(Stored records)
★ ★ ★ ★ ★ ★ ★

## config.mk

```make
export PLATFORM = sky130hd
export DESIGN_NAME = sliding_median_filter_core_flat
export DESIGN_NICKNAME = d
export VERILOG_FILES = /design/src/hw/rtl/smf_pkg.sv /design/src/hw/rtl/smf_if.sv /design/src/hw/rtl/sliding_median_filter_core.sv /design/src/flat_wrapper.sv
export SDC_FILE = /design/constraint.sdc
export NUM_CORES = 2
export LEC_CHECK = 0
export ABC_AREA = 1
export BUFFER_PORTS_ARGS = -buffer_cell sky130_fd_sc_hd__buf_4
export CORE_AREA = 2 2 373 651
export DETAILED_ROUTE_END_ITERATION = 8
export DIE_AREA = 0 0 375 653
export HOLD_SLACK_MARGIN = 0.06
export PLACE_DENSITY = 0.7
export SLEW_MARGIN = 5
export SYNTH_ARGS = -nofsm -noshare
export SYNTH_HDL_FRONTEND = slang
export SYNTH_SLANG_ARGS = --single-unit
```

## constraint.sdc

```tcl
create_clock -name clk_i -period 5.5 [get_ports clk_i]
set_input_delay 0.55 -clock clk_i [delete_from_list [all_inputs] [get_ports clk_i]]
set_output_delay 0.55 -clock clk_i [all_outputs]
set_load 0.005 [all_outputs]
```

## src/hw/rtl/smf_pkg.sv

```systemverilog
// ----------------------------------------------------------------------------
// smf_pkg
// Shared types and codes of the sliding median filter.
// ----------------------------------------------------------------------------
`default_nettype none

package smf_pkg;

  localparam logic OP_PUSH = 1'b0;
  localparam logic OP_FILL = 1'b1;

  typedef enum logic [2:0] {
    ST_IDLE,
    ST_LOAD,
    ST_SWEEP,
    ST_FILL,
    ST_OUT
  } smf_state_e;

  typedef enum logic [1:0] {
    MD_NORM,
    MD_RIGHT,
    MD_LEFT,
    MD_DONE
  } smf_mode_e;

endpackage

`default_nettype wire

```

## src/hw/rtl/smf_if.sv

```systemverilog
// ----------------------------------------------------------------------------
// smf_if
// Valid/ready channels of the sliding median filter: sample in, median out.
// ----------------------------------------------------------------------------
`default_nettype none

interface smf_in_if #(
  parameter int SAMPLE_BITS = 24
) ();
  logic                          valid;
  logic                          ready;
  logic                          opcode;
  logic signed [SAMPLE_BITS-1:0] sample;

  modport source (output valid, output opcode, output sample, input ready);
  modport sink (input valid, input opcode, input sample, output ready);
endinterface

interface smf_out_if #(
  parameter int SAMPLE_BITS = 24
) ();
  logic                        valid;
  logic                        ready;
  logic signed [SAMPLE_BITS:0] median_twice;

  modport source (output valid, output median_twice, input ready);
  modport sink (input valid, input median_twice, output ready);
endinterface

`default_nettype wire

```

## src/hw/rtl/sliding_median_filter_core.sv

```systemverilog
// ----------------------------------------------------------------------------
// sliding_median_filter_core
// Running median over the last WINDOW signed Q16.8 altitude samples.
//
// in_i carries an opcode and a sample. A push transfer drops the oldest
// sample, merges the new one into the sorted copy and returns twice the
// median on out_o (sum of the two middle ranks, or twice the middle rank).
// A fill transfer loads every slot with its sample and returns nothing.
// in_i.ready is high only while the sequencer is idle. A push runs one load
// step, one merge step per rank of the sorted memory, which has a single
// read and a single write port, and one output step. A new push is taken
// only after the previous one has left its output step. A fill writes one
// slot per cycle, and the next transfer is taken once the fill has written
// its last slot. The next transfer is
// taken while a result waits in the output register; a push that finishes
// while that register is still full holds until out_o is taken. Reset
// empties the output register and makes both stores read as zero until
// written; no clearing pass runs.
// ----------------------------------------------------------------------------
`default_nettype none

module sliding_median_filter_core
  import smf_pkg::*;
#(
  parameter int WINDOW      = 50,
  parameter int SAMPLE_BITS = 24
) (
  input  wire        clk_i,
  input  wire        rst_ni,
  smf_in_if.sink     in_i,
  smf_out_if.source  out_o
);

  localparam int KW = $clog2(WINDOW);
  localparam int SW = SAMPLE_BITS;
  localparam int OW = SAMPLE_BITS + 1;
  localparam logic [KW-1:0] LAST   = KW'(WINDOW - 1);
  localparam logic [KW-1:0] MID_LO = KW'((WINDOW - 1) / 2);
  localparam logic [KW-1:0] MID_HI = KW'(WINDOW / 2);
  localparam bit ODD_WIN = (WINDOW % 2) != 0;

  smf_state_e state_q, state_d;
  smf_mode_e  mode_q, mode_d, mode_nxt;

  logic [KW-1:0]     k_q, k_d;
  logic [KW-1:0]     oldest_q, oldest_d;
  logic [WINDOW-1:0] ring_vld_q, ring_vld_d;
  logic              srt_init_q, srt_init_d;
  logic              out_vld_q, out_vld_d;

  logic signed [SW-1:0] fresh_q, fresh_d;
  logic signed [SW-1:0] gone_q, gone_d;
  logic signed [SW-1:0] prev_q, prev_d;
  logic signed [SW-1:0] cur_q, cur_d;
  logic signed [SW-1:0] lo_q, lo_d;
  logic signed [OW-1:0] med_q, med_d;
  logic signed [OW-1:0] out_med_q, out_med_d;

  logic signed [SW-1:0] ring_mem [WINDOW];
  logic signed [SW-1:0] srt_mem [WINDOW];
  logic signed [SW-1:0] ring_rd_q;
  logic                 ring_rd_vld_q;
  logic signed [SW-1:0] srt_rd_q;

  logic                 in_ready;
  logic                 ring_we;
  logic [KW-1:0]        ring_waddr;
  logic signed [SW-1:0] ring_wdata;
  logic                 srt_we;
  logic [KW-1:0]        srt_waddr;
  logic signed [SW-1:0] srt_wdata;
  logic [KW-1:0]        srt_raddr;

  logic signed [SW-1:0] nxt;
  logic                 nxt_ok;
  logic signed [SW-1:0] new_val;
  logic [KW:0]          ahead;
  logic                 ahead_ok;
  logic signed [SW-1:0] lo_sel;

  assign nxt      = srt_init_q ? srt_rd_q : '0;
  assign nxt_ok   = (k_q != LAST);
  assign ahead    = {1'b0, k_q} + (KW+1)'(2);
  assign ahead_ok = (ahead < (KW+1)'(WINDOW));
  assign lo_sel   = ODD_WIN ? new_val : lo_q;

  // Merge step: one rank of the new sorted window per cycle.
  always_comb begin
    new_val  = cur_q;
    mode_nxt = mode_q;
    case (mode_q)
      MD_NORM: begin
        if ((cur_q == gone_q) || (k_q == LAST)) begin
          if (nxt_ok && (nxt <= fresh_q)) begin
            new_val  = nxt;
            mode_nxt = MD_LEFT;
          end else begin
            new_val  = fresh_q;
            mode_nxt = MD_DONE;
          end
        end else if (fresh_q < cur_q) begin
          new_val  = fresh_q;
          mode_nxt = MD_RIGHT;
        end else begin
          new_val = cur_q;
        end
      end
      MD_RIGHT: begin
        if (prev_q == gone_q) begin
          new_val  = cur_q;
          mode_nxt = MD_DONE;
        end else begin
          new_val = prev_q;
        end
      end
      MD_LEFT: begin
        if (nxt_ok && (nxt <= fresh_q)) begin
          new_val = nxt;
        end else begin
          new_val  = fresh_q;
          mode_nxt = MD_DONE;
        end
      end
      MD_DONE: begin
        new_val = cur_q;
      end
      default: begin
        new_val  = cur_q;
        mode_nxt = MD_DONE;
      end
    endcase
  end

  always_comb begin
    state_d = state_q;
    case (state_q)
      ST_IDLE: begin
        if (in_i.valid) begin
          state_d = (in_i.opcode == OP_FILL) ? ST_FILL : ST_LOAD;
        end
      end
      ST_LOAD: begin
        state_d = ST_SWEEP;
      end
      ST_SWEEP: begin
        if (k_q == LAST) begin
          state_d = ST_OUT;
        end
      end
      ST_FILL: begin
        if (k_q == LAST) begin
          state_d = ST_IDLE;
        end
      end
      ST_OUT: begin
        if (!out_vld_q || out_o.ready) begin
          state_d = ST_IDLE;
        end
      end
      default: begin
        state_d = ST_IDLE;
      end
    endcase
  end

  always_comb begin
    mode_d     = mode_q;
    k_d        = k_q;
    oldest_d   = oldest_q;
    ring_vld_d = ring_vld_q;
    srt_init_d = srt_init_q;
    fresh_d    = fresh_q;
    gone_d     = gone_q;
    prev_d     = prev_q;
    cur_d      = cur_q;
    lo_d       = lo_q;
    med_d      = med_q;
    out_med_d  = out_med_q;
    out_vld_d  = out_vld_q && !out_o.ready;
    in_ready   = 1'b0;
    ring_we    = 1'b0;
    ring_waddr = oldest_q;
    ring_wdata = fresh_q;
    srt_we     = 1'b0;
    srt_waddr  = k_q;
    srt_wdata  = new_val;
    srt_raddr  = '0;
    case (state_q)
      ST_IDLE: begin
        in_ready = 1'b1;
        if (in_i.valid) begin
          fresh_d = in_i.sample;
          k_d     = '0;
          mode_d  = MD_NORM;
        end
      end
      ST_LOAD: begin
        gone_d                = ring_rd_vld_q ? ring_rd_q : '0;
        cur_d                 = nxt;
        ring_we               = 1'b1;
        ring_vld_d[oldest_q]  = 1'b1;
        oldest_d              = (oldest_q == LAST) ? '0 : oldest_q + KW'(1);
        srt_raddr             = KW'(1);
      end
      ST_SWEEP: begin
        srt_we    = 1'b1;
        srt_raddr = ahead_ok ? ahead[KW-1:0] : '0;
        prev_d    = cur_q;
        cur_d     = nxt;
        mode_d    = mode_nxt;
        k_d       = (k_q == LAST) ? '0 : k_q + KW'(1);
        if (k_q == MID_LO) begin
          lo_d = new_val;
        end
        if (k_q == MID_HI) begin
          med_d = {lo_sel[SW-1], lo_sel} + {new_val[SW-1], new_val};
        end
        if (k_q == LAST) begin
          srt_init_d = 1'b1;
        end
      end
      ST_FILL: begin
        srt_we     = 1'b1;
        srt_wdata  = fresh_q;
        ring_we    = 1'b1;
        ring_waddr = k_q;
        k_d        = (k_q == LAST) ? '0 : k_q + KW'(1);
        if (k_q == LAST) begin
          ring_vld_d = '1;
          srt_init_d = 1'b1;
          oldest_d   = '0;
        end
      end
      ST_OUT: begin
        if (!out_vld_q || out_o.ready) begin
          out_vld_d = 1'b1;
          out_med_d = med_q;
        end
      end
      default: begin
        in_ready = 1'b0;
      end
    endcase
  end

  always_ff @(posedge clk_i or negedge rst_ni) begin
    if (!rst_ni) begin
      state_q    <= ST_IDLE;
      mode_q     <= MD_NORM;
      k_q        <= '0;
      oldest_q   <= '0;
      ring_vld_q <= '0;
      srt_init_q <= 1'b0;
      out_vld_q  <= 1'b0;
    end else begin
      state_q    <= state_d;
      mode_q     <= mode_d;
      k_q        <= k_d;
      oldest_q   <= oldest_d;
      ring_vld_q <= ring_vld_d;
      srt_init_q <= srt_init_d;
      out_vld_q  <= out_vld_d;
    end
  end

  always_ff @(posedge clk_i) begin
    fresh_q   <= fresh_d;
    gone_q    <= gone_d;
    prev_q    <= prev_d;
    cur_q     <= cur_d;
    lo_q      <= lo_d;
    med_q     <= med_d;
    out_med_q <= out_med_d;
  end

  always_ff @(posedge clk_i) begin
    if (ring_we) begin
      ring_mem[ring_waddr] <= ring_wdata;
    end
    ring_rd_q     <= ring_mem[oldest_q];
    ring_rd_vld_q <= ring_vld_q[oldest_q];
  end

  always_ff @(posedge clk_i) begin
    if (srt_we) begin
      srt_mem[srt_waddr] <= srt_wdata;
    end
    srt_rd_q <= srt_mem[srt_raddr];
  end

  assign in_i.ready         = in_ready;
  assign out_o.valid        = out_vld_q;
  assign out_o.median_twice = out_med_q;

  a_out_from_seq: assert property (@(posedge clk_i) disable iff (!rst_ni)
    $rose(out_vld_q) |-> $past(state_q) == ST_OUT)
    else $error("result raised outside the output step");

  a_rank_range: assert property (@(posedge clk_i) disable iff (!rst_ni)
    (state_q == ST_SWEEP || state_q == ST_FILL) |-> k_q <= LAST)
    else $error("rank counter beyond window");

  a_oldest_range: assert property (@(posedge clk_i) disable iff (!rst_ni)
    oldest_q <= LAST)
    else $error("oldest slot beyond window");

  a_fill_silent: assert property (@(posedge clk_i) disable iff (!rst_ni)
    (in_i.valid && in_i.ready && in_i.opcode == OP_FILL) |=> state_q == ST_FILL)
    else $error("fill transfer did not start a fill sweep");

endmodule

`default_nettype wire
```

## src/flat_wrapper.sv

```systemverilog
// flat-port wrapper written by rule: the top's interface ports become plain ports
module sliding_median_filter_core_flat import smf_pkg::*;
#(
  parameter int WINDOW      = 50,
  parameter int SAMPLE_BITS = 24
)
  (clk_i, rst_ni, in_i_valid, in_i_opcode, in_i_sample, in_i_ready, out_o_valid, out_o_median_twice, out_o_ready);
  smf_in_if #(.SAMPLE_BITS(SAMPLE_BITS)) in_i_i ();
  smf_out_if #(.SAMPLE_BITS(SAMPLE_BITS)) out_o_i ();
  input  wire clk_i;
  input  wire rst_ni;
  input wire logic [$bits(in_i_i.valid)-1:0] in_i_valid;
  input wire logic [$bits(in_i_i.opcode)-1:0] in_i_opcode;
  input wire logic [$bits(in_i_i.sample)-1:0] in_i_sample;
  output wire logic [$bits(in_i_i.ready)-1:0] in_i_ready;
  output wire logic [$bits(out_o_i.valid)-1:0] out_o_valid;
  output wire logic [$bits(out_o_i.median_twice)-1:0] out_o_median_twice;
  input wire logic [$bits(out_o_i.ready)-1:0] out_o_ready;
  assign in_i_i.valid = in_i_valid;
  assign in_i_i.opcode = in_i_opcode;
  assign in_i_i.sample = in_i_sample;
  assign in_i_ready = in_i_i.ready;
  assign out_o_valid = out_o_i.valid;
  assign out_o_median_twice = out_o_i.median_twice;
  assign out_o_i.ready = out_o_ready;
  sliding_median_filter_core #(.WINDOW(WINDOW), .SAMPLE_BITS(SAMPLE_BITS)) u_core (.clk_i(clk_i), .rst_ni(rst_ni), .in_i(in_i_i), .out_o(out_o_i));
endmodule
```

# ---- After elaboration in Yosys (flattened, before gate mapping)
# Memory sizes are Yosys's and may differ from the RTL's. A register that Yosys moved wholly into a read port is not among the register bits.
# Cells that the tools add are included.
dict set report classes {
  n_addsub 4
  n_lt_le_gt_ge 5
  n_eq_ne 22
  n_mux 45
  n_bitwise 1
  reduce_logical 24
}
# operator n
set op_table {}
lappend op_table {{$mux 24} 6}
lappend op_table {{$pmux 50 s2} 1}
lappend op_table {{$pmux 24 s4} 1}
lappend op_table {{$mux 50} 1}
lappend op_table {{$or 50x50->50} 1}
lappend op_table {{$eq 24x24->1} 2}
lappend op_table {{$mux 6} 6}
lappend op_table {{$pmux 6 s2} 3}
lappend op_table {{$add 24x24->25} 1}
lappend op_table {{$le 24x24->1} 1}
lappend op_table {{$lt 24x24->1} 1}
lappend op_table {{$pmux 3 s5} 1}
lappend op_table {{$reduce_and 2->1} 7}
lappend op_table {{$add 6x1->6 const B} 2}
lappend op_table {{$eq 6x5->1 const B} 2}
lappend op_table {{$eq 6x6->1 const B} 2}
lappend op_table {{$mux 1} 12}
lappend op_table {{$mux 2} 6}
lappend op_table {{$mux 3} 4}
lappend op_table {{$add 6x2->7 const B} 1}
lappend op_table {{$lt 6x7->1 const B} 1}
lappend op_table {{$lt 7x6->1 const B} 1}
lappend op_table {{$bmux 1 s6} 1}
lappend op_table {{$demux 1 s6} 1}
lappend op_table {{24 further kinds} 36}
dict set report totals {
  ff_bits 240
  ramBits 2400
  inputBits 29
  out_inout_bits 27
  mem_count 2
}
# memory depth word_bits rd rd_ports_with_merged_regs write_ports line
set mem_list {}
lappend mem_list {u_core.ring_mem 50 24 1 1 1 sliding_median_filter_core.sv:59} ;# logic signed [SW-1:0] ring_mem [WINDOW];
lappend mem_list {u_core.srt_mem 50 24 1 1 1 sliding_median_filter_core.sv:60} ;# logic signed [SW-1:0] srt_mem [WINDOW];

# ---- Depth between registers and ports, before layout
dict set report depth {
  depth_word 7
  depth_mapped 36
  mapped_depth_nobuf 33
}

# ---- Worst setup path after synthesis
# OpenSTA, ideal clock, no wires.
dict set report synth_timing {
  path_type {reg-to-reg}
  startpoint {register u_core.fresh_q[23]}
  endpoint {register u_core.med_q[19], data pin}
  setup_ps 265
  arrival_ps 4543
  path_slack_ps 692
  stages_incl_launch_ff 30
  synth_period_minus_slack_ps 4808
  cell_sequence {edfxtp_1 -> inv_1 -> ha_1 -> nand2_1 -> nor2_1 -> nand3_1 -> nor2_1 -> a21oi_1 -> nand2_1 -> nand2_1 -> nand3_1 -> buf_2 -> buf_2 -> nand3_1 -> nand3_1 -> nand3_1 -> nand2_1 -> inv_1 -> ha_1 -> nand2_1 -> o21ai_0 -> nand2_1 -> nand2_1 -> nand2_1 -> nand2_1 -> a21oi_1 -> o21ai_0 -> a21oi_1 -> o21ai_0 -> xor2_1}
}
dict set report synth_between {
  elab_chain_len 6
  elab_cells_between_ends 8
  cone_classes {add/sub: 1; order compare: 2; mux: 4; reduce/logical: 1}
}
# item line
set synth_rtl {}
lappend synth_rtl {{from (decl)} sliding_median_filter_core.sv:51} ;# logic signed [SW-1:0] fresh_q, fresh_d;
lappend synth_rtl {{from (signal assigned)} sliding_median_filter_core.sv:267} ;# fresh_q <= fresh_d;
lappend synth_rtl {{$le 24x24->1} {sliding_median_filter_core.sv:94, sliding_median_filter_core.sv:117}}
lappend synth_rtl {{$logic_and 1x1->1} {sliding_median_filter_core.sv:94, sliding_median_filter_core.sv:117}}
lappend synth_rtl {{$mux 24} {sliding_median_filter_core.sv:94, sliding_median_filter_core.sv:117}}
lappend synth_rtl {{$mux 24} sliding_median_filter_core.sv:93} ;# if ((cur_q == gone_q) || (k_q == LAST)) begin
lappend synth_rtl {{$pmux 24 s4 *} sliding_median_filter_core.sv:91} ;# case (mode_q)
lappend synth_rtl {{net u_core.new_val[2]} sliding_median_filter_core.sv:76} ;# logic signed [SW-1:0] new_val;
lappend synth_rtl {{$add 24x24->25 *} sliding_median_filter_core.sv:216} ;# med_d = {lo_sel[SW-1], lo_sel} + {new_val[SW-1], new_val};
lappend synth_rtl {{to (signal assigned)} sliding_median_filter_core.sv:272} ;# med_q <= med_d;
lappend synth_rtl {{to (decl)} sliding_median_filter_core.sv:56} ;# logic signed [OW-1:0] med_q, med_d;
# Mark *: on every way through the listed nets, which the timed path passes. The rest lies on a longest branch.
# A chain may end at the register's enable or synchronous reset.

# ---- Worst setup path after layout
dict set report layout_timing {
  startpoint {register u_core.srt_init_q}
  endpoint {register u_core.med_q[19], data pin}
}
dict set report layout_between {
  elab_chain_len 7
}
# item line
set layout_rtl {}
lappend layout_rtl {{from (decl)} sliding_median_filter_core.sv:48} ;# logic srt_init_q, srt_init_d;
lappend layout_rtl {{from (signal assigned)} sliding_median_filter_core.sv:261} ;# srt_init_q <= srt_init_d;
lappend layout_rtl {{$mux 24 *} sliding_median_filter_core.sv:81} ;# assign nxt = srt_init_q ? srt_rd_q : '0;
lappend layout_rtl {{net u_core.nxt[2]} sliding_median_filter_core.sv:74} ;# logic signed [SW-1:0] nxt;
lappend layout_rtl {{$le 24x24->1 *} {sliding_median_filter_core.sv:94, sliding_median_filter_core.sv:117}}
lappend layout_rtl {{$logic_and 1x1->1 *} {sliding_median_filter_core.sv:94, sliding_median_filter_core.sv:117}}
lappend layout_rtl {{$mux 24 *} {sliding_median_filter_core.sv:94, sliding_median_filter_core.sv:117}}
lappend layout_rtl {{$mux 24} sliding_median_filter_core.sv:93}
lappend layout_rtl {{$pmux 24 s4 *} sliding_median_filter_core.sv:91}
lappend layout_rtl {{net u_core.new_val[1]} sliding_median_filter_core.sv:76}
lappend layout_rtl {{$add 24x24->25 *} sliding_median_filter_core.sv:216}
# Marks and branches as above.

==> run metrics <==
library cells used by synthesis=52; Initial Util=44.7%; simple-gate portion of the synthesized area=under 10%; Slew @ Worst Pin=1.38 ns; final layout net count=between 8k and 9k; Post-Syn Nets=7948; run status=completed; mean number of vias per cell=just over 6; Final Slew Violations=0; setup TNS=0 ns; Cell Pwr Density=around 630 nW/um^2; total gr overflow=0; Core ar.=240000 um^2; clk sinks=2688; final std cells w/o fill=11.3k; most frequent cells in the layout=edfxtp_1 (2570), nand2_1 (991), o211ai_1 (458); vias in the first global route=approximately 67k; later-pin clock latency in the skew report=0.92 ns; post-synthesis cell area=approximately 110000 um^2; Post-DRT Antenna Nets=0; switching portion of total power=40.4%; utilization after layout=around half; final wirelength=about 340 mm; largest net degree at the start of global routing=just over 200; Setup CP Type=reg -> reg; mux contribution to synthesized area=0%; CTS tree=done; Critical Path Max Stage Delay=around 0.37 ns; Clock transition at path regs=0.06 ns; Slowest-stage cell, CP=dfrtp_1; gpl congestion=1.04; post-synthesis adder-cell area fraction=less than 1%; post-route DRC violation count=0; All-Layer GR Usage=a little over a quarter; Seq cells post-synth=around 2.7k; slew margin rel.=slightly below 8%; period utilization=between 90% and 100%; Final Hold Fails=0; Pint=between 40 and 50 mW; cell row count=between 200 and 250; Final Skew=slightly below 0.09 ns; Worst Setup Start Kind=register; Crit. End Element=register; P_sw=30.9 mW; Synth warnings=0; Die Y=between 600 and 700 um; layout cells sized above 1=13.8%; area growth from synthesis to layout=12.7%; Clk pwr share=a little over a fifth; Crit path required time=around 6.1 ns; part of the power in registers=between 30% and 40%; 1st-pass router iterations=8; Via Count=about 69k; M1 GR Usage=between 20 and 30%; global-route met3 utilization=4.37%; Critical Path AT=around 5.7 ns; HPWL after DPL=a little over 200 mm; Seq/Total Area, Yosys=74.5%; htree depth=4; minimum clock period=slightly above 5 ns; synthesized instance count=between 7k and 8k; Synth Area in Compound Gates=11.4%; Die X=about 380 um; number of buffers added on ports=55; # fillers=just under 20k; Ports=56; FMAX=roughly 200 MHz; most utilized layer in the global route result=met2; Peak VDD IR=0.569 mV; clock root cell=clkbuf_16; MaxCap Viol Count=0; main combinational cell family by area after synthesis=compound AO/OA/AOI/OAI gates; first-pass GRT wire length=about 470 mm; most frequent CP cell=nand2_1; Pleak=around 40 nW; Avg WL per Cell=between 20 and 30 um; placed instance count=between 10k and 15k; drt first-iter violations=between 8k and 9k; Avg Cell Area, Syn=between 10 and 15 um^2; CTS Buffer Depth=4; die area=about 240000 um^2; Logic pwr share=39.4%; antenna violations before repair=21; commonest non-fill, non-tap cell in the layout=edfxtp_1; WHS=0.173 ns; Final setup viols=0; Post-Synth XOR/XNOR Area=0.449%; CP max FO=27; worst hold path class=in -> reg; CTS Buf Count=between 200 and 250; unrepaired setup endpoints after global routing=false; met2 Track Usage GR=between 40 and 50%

★ ★ ★ ★ ★ ★ ★

• _Requirement_
Check each line of the entries for "sorted" and copy those that have it.

• _Your solution_
// sample, merges the new one into the sorted copy and returns twice the
// step, one merge step per rank of the sorted memory, which has a single
  // Merge step: one rank of the new sorted window per cycle.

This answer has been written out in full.